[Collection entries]
══════════
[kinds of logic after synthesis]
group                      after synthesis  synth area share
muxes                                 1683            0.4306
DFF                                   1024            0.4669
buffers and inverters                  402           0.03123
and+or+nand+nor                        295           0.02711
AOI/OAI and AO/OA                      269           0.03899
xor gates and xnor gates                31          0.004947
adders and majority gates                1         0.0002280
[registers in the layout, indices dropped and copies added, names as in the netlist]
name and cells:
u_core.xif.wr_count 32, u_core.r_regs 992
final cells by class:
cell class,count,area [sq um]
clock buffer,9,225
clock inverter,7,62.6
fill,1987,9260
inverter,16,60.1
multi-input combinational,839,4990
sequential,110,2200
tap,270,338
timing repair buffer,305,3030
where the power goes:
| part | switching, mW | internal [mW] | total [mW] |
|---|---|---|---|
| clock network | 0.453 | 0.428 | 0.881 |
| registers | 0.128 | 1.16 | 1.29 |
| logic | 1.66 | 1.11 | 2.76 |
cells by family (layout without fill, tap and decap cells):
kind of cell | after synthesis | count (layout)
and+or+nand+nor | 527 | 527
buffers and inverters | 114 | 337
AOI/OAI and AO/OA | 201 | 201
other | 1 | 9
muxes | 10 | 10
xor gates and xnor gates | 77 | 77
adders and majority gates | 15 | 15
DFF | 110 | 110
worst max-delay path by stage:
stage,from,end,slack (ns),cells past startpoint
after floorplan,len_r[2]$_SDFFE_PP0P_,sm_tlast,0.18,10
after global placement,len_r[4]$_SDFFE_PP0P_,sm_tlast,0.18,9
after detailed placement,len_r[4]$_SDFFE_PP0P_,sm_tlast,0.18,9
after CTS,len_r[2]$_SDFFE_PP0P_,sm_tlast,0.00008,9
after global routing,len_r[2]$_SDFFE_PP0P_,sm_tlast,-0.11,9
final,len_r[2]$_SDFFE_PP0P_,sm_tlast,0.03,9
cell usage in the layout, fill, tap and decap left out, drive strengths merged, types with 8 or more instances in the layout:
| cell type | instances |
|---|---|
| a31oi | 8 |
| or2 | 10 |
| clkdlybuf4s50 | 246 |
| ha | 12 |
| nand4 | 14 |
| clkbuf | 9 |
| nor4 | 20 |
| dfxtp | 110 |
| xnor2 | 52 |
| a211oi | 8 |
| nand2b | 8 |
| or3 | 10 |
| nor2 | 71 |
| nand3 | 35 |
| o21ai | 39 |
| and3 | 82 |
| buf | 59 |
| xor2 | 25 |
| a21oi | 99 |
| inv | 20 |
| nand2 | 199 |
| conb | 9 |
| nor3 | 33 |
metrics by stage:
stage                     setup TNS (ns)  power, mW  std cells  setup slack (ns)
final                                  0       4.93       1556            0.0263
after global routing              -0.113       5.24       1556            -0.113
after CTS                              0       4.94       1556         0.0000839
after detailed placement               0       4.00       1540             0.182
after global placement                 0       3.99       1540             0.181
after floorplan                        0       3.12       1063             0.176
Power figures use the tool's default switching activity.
### src/rtl/agu_arbiter.sv
// agu_arbiter: two-requester address generation unit with a one-entry result register.
// Define AGUARB_RR_EN for round-robin arbitration; default build is fixed priority with starvation guard.
module agu_arbiter #(
   parameter int unsigned STARVE_MAX = 4
) (
   input  logic        clk,
   input  logic        reset_n,
   input  logic        req0_valid,
   input  logic        req1_valid,
   output logic        req0_ready,
   output logic        req1_ready,
   input  logic [2:0]  req0_mode,
   input  logic [2:0]  req1_mode,
   input  logic [31:0] req0_base,
   input  logic [31:0] req0_idx,
   input  logic [31:0] req0_disp,
   input  logic [31:0] req1_base,
   input  logic [31:0] req1_idx,
   input  logic [31:0] req1_disp,
   output logic        out_valid,
   input  logic        out_ready,
   output logic [31:0] out_addr,
   output logic        out_src,
   output logic        out_fault
);
   typedef enum logic {IDLE, HOLD} state_t;
   state_t      r_state;
   logic        w_space;
   logic        w_accept;
   logic        w_grant;
   logic [2:0]  w_mode;
   logic [31:0] w_base;
   logic [31:0] w_t;
   logic [31:0] w_addr;
   logic        w_fault;

   assign w_space    = (r_state == IDLE) || out_ready;
   assign w_accept   = w_space && (req0_valid || req1_valid);
   assign req0_ready = reset_n && w_accept && !w_grant;
   assign req1_ready = reset_n && w_accept && w_grant;
   assign out_valid  = (r_state == HOLD);

`ifdef AGUARB_RR_EN
   logic r_rr;
   assign w_grant = (req0_valid && req1_valid) ? r_rr : req1_valid;
   always_ff @(posedge clk or negedge reset_n)
      if (!reset_n) r_rr <= 1'b0;
      else if (w_accept) r_rr <= !w_grant;
`else
   localparam int CW = $clog2(STARVE_MAX + 1);
   logic [CW-1:0] r_starve;
   assign w_grant = req1_valid && (!req0_valid || r_starve >= CW'(STARVE_MAX));
   // Counts port-0 wins only while port 1 is waiting; any break in req1_valid restarts the streak.
   always_ff @(posedge clk or negedge reset_n)
      if (!reset_n) r_starve <= '0;
      else if (!req1_valid || (w_accept && w_grant)) r_starve <= '0;
      else if (w_accept && r_starve < CW'(STARVE_MAX)) r_starve <= r_starve + 1'b1;
`endif

   assign w_mode  = w_grant ? req1_mode : req0_mode;
   assign w_base  = w_grant ? req1_base : req0_base;
   assign w_t     = w_grant ? req1_idx + req1_disp : req0_idx + req0_disp;
   assign w_fault = (w_mode == 3'd0) || (w_mode == 3'd6);
   assign w_addr  = (w_mode >= 3'd1 && w_mode <= 3'd5) ? w_base + (w_t << (w_mode - 3'd1)) :
                    (w_mode == 3'd7) ? w_base : '0;

   always_ff @(posedge clk or negedge reset_n)
      if (!reset_n) begin
         r_state   <= IDLE;
         out_addr  <= '0;
         out_src   <= 1'b0;
         out_fault <= 1'b0;
      end else if (w_accept) begin
         r_state   <= HOLD;
         out_addr  <= w_addr;
         out_src   <= w_grant;
         out_fault <= w_fault;
      end else if (out_ready) begin
         r_state   <= IDLE;
      end
endmodule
══════════
Task to carry out: For each line of the data that has the word "floorplan", report that line.

Task output:
after floorplan,len_r[2]$_SDFFE_PP0P_,sm_tlast,0.18,10
after floorplan                        0       3.12       1063             0.176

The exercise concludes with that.